Marketing authorisation holders also perform signal detection for their medicinal products using any data sources available to them (e.g. corporate ADR database, scientific literature), including EV data from November 2017. Currently, MAHs are required to notify the competent authorities in MSs where the product is authorised and to the EMA validated signals that may qualify as emerging safety issues [28], and to submit safety variations, in case an update of the product information is warranted. Validated signals are also presented in the relevant sections of the PSUR [29].

Signal detection methods in the EU have been enhanced based on the results from the IMI PROTECT (Pharmacoepidemiological Research on Outcomes of Therapeutics by a European Consortium) project [30]. New guidance regarding the MAH’s signal detection activities is being developed and this focuses on MAHs’ access to EV and the consequences for signal detection and management. This is provided in the draft revision 1 of GVP Module IX [28].

Validated signals that have been confirmed by a regulatory authority, undergo a thorough assessment by the PRAC, which involves a rigorous scientific evaluation of all the evidence available, including possibly additional data requested of the MAH(s).
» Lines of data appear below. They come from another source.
$ cat src/source/coherence_pkg.sv
// Coherence package
// Shared sizes, MESI and snoop encodings, and the split address word
package coherence_pkg;

    localparam int CPUS       = 2;
    localparam int CPU_W      = $clog2(CPUS);
    localparam int ADDR_W     = 16;              // Word address
    localparam int DATA_W     = 32;
    localparam int INDEX_W    = 4;
    localparam int TAG_W      = ADDR_W - INDEX_W;
    localparam int LINES      = 1 << INDEX_W;    // Lines per private cache
    localparam int L2_WORDS   = 1 << ADDR_W;
    localparam int L2_LATENCY = 3;               // Start to done, in cycles
    localparam int L2_CNT_W   = $clog2(L2_LATENCY + 1);

    // Line state, every line starts out INVALID
    typedef enum logic [1:0] {
        MODIFIED,
        EXCLUSIVE,
        SHARED,
        INVALID
    } mesi_state_t;

    // READ moves a hit to S, INVAL moves it to I
    // Both hand back the word when the line is M
    typedef enum logic [1:0] {
        SNOOP_NONE,
        SNOOP_READ,
        SNOOP_INVAL
    } snoop_cmd_t;

    typedef struct packed {
        logic [TAG_W-1:0]   tag;
        logic [INDEX_W-1:0] index;
    } addr_fields_t;

    // L2 sees a flat word, caches see tag and index
    typedef union packed {
        logic [ADDR_W-1:0] word;
        addr_fields_t      f;
    } cache_addr_t;

endpackage
$ cat src/source/coherency_unit.sv
// Coherency unit
// Serializes processor requests through lookup, snoop, writeback and fill
`timescale 1ns/10ps

module coherency_unit
    import coherence_pkg::*;
(
    input  logic                 CLK,
    input  logic                 nRST,
    input  logic                 grant_valid,
    input  logic [CPU_W-1:0]     grant_cpu,
    input  logic [CPUS-1:0]      req_write,
    input  cache_addr_t          req_addr [CPUS],
    input  logic [DATA_W-1:0]    req_wdata [CPUS],
    output logic [CPUS-1:0]      req_ready,
    output logic [CPUS-1:0]      resp_valid,
    output logic [DATA_W-1:0]    resp_rdata [CPUS],
    output logic                 done,
    input  logic [CPUS-1:0]      lk_hit,
    input  mesi_state_t          lk_state [CPUS],
    input  logic [DATA_W-1:0]    lk_data [CPUS],
    input  logic [TAG_W-1:0]     lk_victim_tag [CPUS],
    output logic [CPUS-1:0]      upd_en,
    output logic [TAG_W-1:0]     upd_tag [CPUS],
    output mesi_state_t          upd_state [CPUS],
    output logic [DATA_W-1:0]    upd_data [CPUS],
    output snoop_cmd_t           snoop_cmd,
    output cache_addr_t          snoop_addr,
    output logic                 snoop_apply,
    input  logic                 snoop_hit,
    input  mesi_state_t          snoop_state,
    input  logic [DATA_W-1:0]    snoop_data,
    output logic                 l2_start,
    output logic                 l2_write,
    output cache_addr_t          l2_addr,
    output logic [DATA_W-1:0]    l2_wdata,
    input  logic                 l2_done,
    input  logic [DATA_W-1:0]    l2_rdata
);

    typedef enum logic [2:0] {
        IDLE, LOOKUP, SNOOP, WB_VICTIM, WB_SNOOP, FILL, RESPOND
    } cu_state_t;

    cu_state_t          state, next_state;
    logic               ready_en;    // Holds ready off for the first cycle out of reset
    logic               l2_busy;     // L2 access already started in this state
    logic [CPU_W-1:0]   cpu_q;
    cache_addr_t        addr_q;
    logic               write_q;
    logic [DATA_W-1:0]  wdata_q;
    logic               vic_q, snp_hit_q, snp_mod_q;
    logic [TAG_W-1:0]   vic_tag_q;
    logic [DATA_W-1:0]  vic_data_q, snp_data_q, resp_data_q;
    logic               install_q;
    mesi_state_t        inst_state_q;
    logic               need_fill;

    assign need_fill = !write_q && !snp_hit_q;  // Only a read nobody could supply

    always_ff @(posedge CLK or negedge nRST) begin
        if (!nRST) begin
            state    <= IDLE;
            ready_en <= 1'b0;
            l2_busy  <= 1'b0;
        end else begin
            state    <= next_state;
            ready_en <= 1'b1;
            if (l2_start)
                l2_busy <= 1'b1;
            else if (l2_done)
                l2_busy <= 1'b0;
        end
    end

    always_comb begin
        next_state = state;
        case (state)
            IDLE:   if (grant_valid && ready_en) next_state = LOOKUP;
            LOOKUP: begin
                // E and M writes go straight through, S needs the other copy killed
                if (lk_hit[cpu_q] && (!write_q || lk_state[cpu_q] inside {MODIFIED, EXCLUSIVE}))
                    next_state = RESPOND;
                else
                    next_state = SNOOP;
            end
            SNOOP: begin
                if (vic_q)
                    next_state = WB_VICTIM;
                else if (snoop_hit && snoop_state == MODIFIED)
                    next_state = WB_SNOOP;
                else if (!write_q && !snoop_hit)
                    next_state = FILL;
                else
                    next_state = RESPOND;
            end
            WB_VICTIM: begin
                if (l2_done)
                    next_state = snp_mod_q ? WB_SNOOP : (need_fill ? FILL : RESPOND);
            end
            WB_SNOOP, FILL: if (l2_done) next_state = RESPOND;
            RESPOND: next_state = IDLE;
            default: next_state = IDLE;
        endcase
    end

    // Request and line payload
    always_ff @(posedge CLK) begin
        case (state)
            IDLE: begin
                cpu_q   <= grant_cpu;
                addr_q  <= req_addr[grant_cpu];
                write_q <= req_write[grant_cpu];
                wdata_q <= req_wdata[grant_cpu];
            end
            LOOKUP: begin
                vic_q        <= !lk_hit[cpu_q] && lk_state[cpu_q] == MODIFIED; // Dirty, other tag
                vic_tag_q    <= lk_victim_tag[cpu_q];
                vic_data_q   <= lk_data[cpu_q];
                install_q    <= write_q;
                inst_state_q <= MODIFIED;     // Silent E to M on a write hit
                resp_data_q  <= write_q ? wdata_q : lk_data[cpu_q];
            end
            SNOOP: begin
                snp_hit_q  <= snoop_hit;
                snp_mod_q  <= snoop_hit && snoop_state == MODIFIED;
                snp_data_q <= snoop_data;
                install_q  <= 1'b1;
                if (write_q)
                    inst_state_q <= MODIFIED;
                else
                    inst_state_q <= snoop_hit ? SHARED : EXCLUSIVE;
                if (!write_q && snoop_hit)
                    resp_data_q <= snoop_data;   // Cache to cache supply
            end
            FILL: if (l2_done) resp_data_q <= l2_rdata;
            default: ;
        endcase
    end

    always_comb begin
        for (int i = 0; i < CPUS; i++) begin
            req_ready[i]  = state == IDLE && ready_en && (!grant_valid || grant_cpu == CPU_W'(i));
            resp_valid[i] = state == RESPOND && cpu_q == CPU_W'(i);
            resp_rdata[i] = resp_data_q;
            upd_en[i]     = state == RESPOND && install_q && cpu_q == CPU_W'(i);
            upd_tag[i]    = addr_q.f.tag;
            upd_state[i]  = inst_state_q;
            upd_data[i]   = resp_data_q;
        end
    end

    assign done        = state == RESPOND;
    assign snoop_addr  = addr_q;     // Also drives both lookup ports
    assign snoop_apply = state == SNOOP;
    assign snoop_cmd   = state != SNOOP ? SNOOP_NONE : (write_q ? SNOOP_INVAL : SNOOP_READ);

    // One L2 access per state, started on its first cycle
    assign l2_start = state inside {WB_VICTIM, WB_SNOOP, FILL} && !l2_busy;
    assign l2_write = state != FILL;
    assign l2_wdata = state == WB_VICTIM ? vic_data_q : snp_data_q;

    always_comb begin
        l2_addr = addr_q;
        if (state == WB_VICTIM)
            l2_addr.f.tag = vic_tag_q;  // Victim shares the index
    end

endmodule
This results in a PRAC recommendation that, based on the outcome of the evaluation, may typically range among a series of options (see Fig. 5).

Fig. 5.

Fig. 5

Types of Pharmacovigilance Risk Assessment Committee recommendations for signals. DHPC direct healthcare professional communication, PASS post-authorisation safety study, PI product information, PSUR periodic update safety report, RMP risk management plan, USR urgent safety restriction

During 2016, 30% of the 94 signals prioritised and assessed by PRAC led to a recommendation for a product information update [three of which also included a direct healthcare professional communication (DHPC)], four were escalated into a referral procedure, one required further assessment through a PASS and one led to the update of the RMP, while for 30 signals ongoing routine safety monitoring was considered sufficient [13].
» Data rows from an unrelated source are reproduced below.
**src/source/coherence_pkg.sv**
```systemverilog
// Coherence package
// Shared sizes, MESI and snoop encodings, and the split address word
package coherence_pkg;

    localparam int CPUS       = 2;
    localparam int CPU_W      = $clog2(CPUS);
    localparam int ADDR_W     = 16;              // Word address
    localparam int DATA_W     = 32;
    localparam int INDEX_W    = 4;
    localparam int TAG_W      = ADDR_W - INDEX_W;
    localparam int LINES      = 1 << INDEX_W;    // Lines per private cache
    localparam int L2_WORDS   = 1 << ADDR_W;
    localparam int L2_LATENCY = 3;               // Start to done, in cycles
    localparam int L2_CNT_W   = $clog2(L2_LATENCY + 1);

    // Line state, every line starts out INVALID
    typedef enum logic [1:0] {
        MODIFIED,
        EXCLUSIVE,
        SHARED,
        INVALID
    } mesi_state_t;

    // READ moves a hit to S, INVAL moves it to I
    // Both hand back the word when the line is M
    typedef enum logic [1:0] {
        SNOOP_NONE,
        SNOOP_READ,
        SNOOP_INVAL
    } snoop_cmd_t;

    typedef struct packed {
        logic [TAG_W-1:0]   tag;
        logic [INDEX_W-1:0] index;
    } addr_fields_t;

    // L2 sees a flat word, caches see tag and index
    typedef union packed {
        logic [ADDR_W-1:0] word;
        addr_fields_t      f;
    } cache_addr_t;

endpackage
```
**src/source/cache_line_array.sv**
```systemverilog
// Private direct-mapped cache, one word per line
// Requester lookup and snoop lookup run side by side on the same arrays
`timescale 1ns/10ps

module cache_line_array
    import coherence_pkg::*;
(
    input  logic              CLK,
    input  logic              nRST,
    input  cache_addr_t       lk_addr,
    output logic              lk_hit,
    output mesi_state_t       lk_state,
    output logic [DATA_W-1:0] lk_data,
    output logic [TAG_W-1:0]  lk_victim_tag,
    input  logic              upd_en,
    input  cache_addr_t       upd_addr,
    input  mesi_state_t       upd_state,
    input  logic [DATA_W-1:0] upd_data,
    input  snoop_cmd_t        snoop_cmd,
    input  cache_addr_t       snoop_addr,
    input  logic              snoop_apply,
    output logic              snoop_hit,
    output mesi_state_t       snoop_state,
    output logic [DATA_W-1:0] snoop_data
);

    logic [TAG_W-1:0]   tags   [LINES];
    logic [DATA_W-1:0]  data   [LINES];
    mesi_state_t        states [LINES];
    logic [INDEX_W-1:0] lk_idx, sn_idx, up_idx;
    logic               upd_same;     // Unit writes the line being snooped

    assign lk_idx = lk_addr.f.index;
    assign sn_idx = snoop_addr.f.index;
    assign up_idx = upd_addr.f.index;

    // Requester side
    assign lk_state      = states[lk_idx];
    assign lk_data       = data[lk_idx];
    assign lk_victim_tag = tags[lk_idx];
    assign lk_hit        = states[lk_idx] != INVALID && tags[lk_idx] == lk_addr.f.tag;

    // Snoop side, idle command never hits
    assign snoop_state = states[sn_idx];
    assign snoop_data  = data[sn_idx];
    assign snoop_hit   = snoop_cmd != SNOOP_NONE && states[sn_idx] != INVALID
                         && tags[sn_idx] == snoop_addr.f.tag;

    assign upd_same = upd_en && up_idx == sn_idx;

    always_ff @(posedge CLK or negedge nRST) begin
        if (!nRST) begin
            for (int i = 0; i < LINES; i++)
                states[i] <= INVALID;
        end else begin
            if (upd_en)
                states[up_idx] <= upd_state;
            if (snoop_apply && snoop_hit && !upd_same) begin
                // M and E both drop to S on a read, anything goes to I on inval
                states[sn_idx] <= snoop_cmd == SNOOP_INVAL ? INVALID : SHARED;
            end
        end
    end

    always_ff @(posedge CLK) begin
        if (upd_en) begin
            tags[up_idx] <= upd_addr.f.tag;
            data[up_idx] <= upd_data;
        end
    end

endmodule

```
**config.mk**
```make
export PLATFORM = sky130hd
export DESIGN_NAME = cache_line_array
export DESIGN_NICKNAME = d
export VERILOG_FILES = /design/src/source/coherence_pkg.sv /design/src/source/cache_line_array.sv
export SDC_FILE = /design/constraint.sdc
export NUM_CORES = 1
export LEC_CHECK = 0
export BUFFER_PORTS_ARGS = -buffer_cell sky130_fd_sc_hd__buf_2
export CORE_UTILIZATION = 53
export CTS_BUF_LIST = sky130_fd_sc_hd__clkbuf_4 sky130_fd_sc_hd__clkbuf_8 sky130_fd_sc_hd__clkbuf_16
export CTS_CLUSTER_DIAMETER = 150
export DETAILED_ROUTE_END_ITERATION = 6
export GPL_TIMING_DRIVEN = 0
export PLACE_DENSITY_LB_ADDON = 0.12
export SYNTH_ARGS = -nofsm -noshare
export SYNTH_HDL_FRONTEND = slang
export SYNTH_SLANG_ARGS = --single-unit
```
**constraint.sdc**
```tcl
create_clock -name CLK -period 6.71 [get_ports CLK]
set_input_delay 0 -clock CLK [delete_from_list [all_inputs] [get_ports CLK]]
set_output_delay 0 -clock CLK [all_outputs]
set_load 0.1 [all_outputs]
```
==> flow_summary.ini, run 1 <==
[clock_tree]
htreeDepth = 3
cts_buffer_depth = 3
root_buffer = clkbuf_16
cts_tree = yes
clk_pin_slew_ns = 0.06
cts_resized = 0
cts_sinks = 736
numCtsBuffers = 78
post_cts_buffers = 0
clk_latency_ns = 0.63

[drt]
wl_met2_um = 47430
ant_nets = 0
drc = 0
post_drt_wl_per_cell_um = 34.27
drt_iter0_markers = 2653
drt_wl_total_um = 96130
dr.pass1.iters = 5
wl_met1_um = 37420
vias = 19220
highest_layer = met5
detail_route.vias_per_cell = 6.851
wl_met3_um = 8421

[job]
cap_violations = 0

[run_status]
status = finished, final reports clean

[pwr]
power.total_mw = 11.12
p_sw_frac = 0.2581
power_density_mw_per_mm2 = 276.6
ir_drop_mv = 0.1780
p_int_mw = 8.247
p_clk_frac = 0.385
p_leak_nw = 13.07
p_seq_frac = 0.474
p_sw_mw = 2.869
p_comb_frac = 0.140

[timing]
period_share = 0.6572
max_freq_mhz = 226.8
tightest_slew_ns = 1.330
setup_viol = 0
relSlewSlack = 0.1131
fin_hold_ws_ns = 0.03624
finalHoldViolations = 0
skew_ns = 0.02892
period_needed_ns = 4.410
slew_violations = 0
rsz0062_at_grt = no

[floorplan]
die_x_um = 256.5
die_h_um = 256.5
die_area_mm2 = 0.06580
row_count = 92
io_pins = 170
start_util = 0.5403
placeableCoreArea_mm2 = 0.06354

[layout]
nNetsFinal = 1988
drive_above_1_share = 0.4319
area_growth_syn_to_layout_pct = 17.04
antenna_cells = 0
seqCellArea_mm2 = 0.02198
multiInputGateArea_mm2 = 0.01192
n_fill_cell = 4395
fin_util = 0.6324

[yosys]
yosysUniqueCellTypes = 48
synth-main-ff-cell = edfxtp_1
syn_area_mm2 = 0.03433
synth_edf_count = 704
synth_top_area_frac = 0.6157
yosys_warnings = 0
syn_inst = 1556
async_flop_share = 0.04348
synth.avg_cell_area_um2 = 22.06
synth.top_cells.by_area = edfxtp_1 62%, mux4_2 28%, dfstp_2 2.4%, mux2i_1 1.9%, mux4_1 1.2%
yosys.area.top_type = edfxtp_1
yosysSeqAreaShare = 0.6402
ys_ff_latch = 736
synth.net_count = 1644

[global_routing]
grt_max_degree = 33
grt.total_usage = 0.3000
grt_pass1_wl_um = 139800
antenna_found_initial = 3
grt_pass1_vias = 20280
overflow = 0

[place]
io_buffer_count = 161
hpwl_um = 62850
gp_congestion = 0.8619

[worst_setup_path]
crit_fanout = 10
setup.worst_path.end_class = primary output
worstSetupPathType = input port to primary output
startpoint_type = input port
required_ns = 6.71
crit_arrival_ns = 4.41

[worst_hold_path]
min_path_type = input port to flop
-- state kept, by name (all words and copies together) (netlist names) --
register / count
data: 512
tags: 192
states: 32
-- power by group through the flow --
stage | sequential [mW] | clock (mW) | combinational [mW]
floorplan | 5.34 | 0 | 1.12
global placement | 5.36 | 0 | 1.50
detailed placement | 5.36 | 0 | 1.53
CTS | 5.27 | 4.33 | 1.56
global route | 5.29 | 4.50 | 1.62
finish | 5.27 | 4.28 | 1.56
-- cell usage after synthesis, types with 3 or more instances --
master / instances
mux2i_1: 65
nor2_1: 21
mux4_2: 420
a21oi_1: 3
nand2b_1: 5
or3_4: 8
nand3_1: 32
or3_1: 7
inv_1: 3
nand2_1: 22
nor3_1: 6
a211oi_1: 3
xor2_1: 17
mux4_1: 16
a22o_1: 5
dfstp_2: 32
buf_1: 30
buf_2: 20
buf_12: 3
mux2_2: 5
a22oi_1: 10
nor2b_1: 5
o21ai_0: 12
edfxtp_1: 704
xnor2_1: 11
clkbuf_1: 63
-- stage by stage --
step / TNS, ns / instances / setup slack (ns) / area [um^2]
floorplan: 0 / 1556 / 2.411 / 34330
global placement: -461.76 / 2563 / -2.863 / 36200
detailed placement: 0 / 2616 / 2.155 / 37140
CTS: 0 / 2805 / 2.177 / 40180
global route: 0 / 2805 / 1.984 / 40180
finish: 0 / 2805 / 2.300 / 40180
-- metal layers --
| metal | up-vias | track usage |
|---|---|---|
| met3 | 202 | 0.05526 |
| met1 | 10260 | 0.4217 |
| met4 | 6 | 0.09441 |
| met2 | 1134 | 0.4828 |
| li1 | 7611 | - |
| met5 | - | 0 |
-- cell usage in the layout (no fill, tap or decap), types with 4 or more instances in the layout --
cell type	instances
buf_12	24
mux4_2	420
o21ai_0	12
bufinv_16	5
dfstp_2	32
buf_6	29
clkbuf_1	63
clkinv_2	13
xnor2_1	11
clkbuf_16	82
dlygate4sd3_1	50
nor2_1	9
nand2b_1	5
mux4_1	16
clkbuf_8	6
nor3_2	4
nor2b_1	5
clkbuf_4	10
mux2_2	5
mux2i_1	65
or3_1	7
nor2_4	12
xor2_1	17
a22oi_1	10
a22o_1	5
edfxtp_1	704
nand2_1	22
or3_4	8
clkinv_1	17
nand3_1	32
buf_1	30
buf_2	181
-- final timing paths --
kind,from,endpoint,slack (ns),cells past startpoint
min in group asynchronous,nRST,states[10]$_DFF_PN1_,0.39,2
max reg2reg,tags[9][10]$_DFFE_PP_,states[8]$_DFF_PN1_,2.98,9
min reg2reg,states[25]$_DFF_PN1_,states[25]$_DFF_PN1_,0.51,2
max,lk_addr[0],lk_data[21],2.30,9
min,snoop_apply,states[12]$_DFF_PN1_,0.04,6
max in group asynchronous,nRST,states[4]$_DFF_PN1_,6.27,2
-- worst max-delay path, stage by stage --
cell and delay [ns]:
clkbuf_1 0.15, buf_2 0.39, buf_2 0.43, buf_2 0.43
clkbuf_1 0.61, buf_1 0.94, mux4_2 0.62, mux4_2 0.51
buf_2 0.32
-- layout make-up --
class | count | area share
flip-flops and latches | 736 | 0.5470
multi-input cells | 699 | 0.2966
repair buffers | 264 | 0.05315
clock buffers | 98 | 0.05499
inverters | 3 | 0.0002802
clock inverters | 41 | 0.008345
plain buffers | 118 | 0.01323
well taps | 846 | 0.02634
-- repair_timing --
item,4_1_cts,5_1_grt
endpoints found under the setup margin,0,0
hold buffers,50,0
hold endpoints to repair,759,0
-- cell families (layout without fill, tap and decap cells) --
logic type,count (synthesis),after routing,share of synthesized area
compound gates,45,45,0.009330
xor+xnor,28,28,0.007143
buf+inv,121,524,0.01582
flops,736,736,0.6402
mux,506,506,0.3083
simple gates,120,120,0.01913
No activity file was read; power rests on OpenSTA's default activity.
==> run 2: changes to the inputs <==
- clock period: 6.71 -> 3.6 ns (I/O delays scaled with it)
==> flow_summary.ini, run 2 (synthesized netlist as in run 1, its figures left out) <==
[run_status]
status = finished with violations
violations = setup timing

[layout]
mostFrequentLayoutCells = 704 x edfxtp_1, 420 x mux4_2, 170 x buf_2, 79 x clkbuf_16, 65 x mux2i_1
fin_util = 0.6375
area_growth_syn_to_layout_pct = 17.99
reg_top3 = data: 512 flops, tags: 192 flops, states: 32 flops
nNetsFinal = 1987
n_fill_cell = 4357
layout_commonest_cell = edfxtp_1
drive_above_1_share = 0.4644
largest_reg_flops = 512
top_register = data

[global_routing]
grt_pass1_wl_um = 139300
grt_max_degree = 33
grt.total_usage = 0.2996
grt_pass1_vias = 20240
overflow = 0
antenna_found_initial = 1

[drt]
post_drt_wl_per_cell_um = 34.35
vias = 19360
drt_iter0_markers = 2563
ant_nets = 0
dr.pass1.iters = 5
drt_wl_total_um = 96230
detail_route.vias_per_cell = 6.910
drc = 0

[floorplan]
die_area_mm2 = 0.06580
die_x_um = 256.5
die_h_um = 256.5
row_count = 92
start_util = 0.5403
io_pins = 170
placeableCoreArea_mm2 = 0.06354

[job]
cap_violations = 0

[pwr]
p_leak_nw = 13.30
ir_drop_mv = 0.3997
power_density_mw_per_mm2 = 511.8
power.total_mw = 20.73

[clock_tree]
root_buffer = clkbuf_16
clk_pin_slew_ns = 0.06
cts_tree = yes
cts_buffer_depth = 3
numCtsBuffers = 79
cts_sinks = 736
clk_latency_ns = 0.61
htreeDepth = 3

[worst_setup_path]
cpPeakStageDelay_ns = 0.66
crit_fanout = 10
crit_arrival_ns = 3.68
startpoint_type = input port
required_ns = 3.60
path_cells = clkdlybuf4s15_2, clkbuf_1, clkbuf_1, clkbuf_2, mux4_2, mux4_2, buf_2
setup.worst_path.end_class = primary output
cp_slowest_cell = clkbuf_1
worstSetupPathType = input port to primary output
timing.rr.start = tags[1][6]$_DFFE_PP_
reg2reg_depth = 10
crit_start = lk_addr[1]

[timing]
period_needed_ns = 3.680
relSlewSlack = 0.1603
max_freq_mhz = 271.8
tightest_slew_ns = 1.260
finalHoldViolations = 0
setup_viol = 8
slew_violations = 0
fin_hold_ws_ns = 0.1007
period_share = 1.022
skew_ns = 0.01840
setup_slack_ns = -0.07982
rsz0062_at_grt = yes

[worst_hold_path]
min_path_cells = 5
min_path_type = input port to flop
min_from = upd_en

[place]
io_buffer_count = 161
hpwl_um = 63430
place_ws_ns = -0.8929
gp_congestion = 0.8598
==> run 2: cell type report <==
type                       instances  area, um^2  area share
clock inverter                    34       341.6    0.008432
antenna                            2       5.005   0.0001235
tap                              846        1059     0.02613
buffer                           118       760.7     0.01878
multi-input combinational        699       11960      0.2953
sequential                       736       21980      0.5426
clock buffer                     101        2148     0.05303
timing repair buffer             262        2241     0.05532
inverter                           3       11.26   0.0002780
==> run 2: per-stage QoR <==
step	TNS, ns	cell area (um^2)	cells
floorplan	-34.29	34350	1556
global placement	-1984.11	36210	2563
detailed placement	-50.06	37230	2612
CTS	0	40490	2798
global route	-0.01891	40510	2799
finish	-0.3787	40510	2801
==> run 2: power by group <==
part,leakage (nW),switching (mW),internal [mW]
registers,6.69,0.136,9.70
logic,5.35,1.94,1.00
clock network,1.25,3.25,4.70
total,13.3,5.33,15.4
==> run 2: routing by layer <==
metal / GRT usage / wire length (um) / part of all wire / vias to the layer above
met5: 0 / 0 / 0 / -
met4: 0.1005 / 2974 / 0.031 / 0
met3: 0.05842 / 9448 / 0.098 / 208
met2: 0.4846 / 48130 / 0.50 / 1182
met1: 0.4137 / 35680 / 0.37 / 10360
li1: - / - / - / 7607
==> run 2: repair_timing <==
| item | in CTS | in global routing |
|---|---|---|
| resized for setup | 107 | 22 |
| pin swaps | 0 | 2 |
| buffers inserted | 0 | 1 |
| hold buffers | 51 | 0 |
| hold endpoints to repair | 758 | 0 |
| gates cloned | 0 | 0 |
| endpoints found under the setup margin | 66 | 42 |
==> run 2: final timing paths <==
kind / endpoint / slack [ns]
worst max-delay path: lk_data[27] / -0.08
worst min-delay path: states[6]$_DFF_PN1_ / 0.10
worst max register to register: states[0]$_DFF_PN1_ / 0.13
worst min register to register: states[25]$_DFF_PN1_ / 0.51
max in group asynchronous: states[25]$_DFF_PN1_ / 3.15
min in group asynchronous: states[10]$_DFF_PN1_ / 0.40
==> run 2: worst max-delay path, delay by kind of cell <==
family / cells / cell delay [ns]
buffers and inverters: 5 / 2.70
muxes: 2 / 0.96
Irrespective of the type of PRAC recommendation, the thorough assessment at a specific point in time of all available information within the framework of a clearly defined signal procedure provides patients with the assurance that all the relevant aspects concerning the ADR of interest have been explored and that the appropriate action is taken. This can be to refute a signal, or to escalate the review to a different formal regulatory procedure, e.g. a referral (in case the full benefit-risk assessment is necessary) or a variation (if a labelling change is warranted) [31], or a combination thereof.

For instance, a signal of potential increased risk of toe amputation in patients taking canagliflozin was triggered by data from two clinical trials (CANVAS and CANVAS-R). The PRAC recommended an initial distribution of a DHPC to inform HCPs about these concerns. Meanwhile, a thorough evaluation of the entire class of sodium-glucose co-transporter 2 inhibitors was started via a referral procedure, at the end of which it was concluded that a labelling change to warn patients of this risk and of its possible signs was warranted [32].

In other cases, such as for thiocolchicoside, the assessment of a signal of potential genotoxicity led to a restriction in its use. As a result, medicines containing thiocolchicoside are now only recommended at low doses and for short-term use, as an addition to other treatment [33].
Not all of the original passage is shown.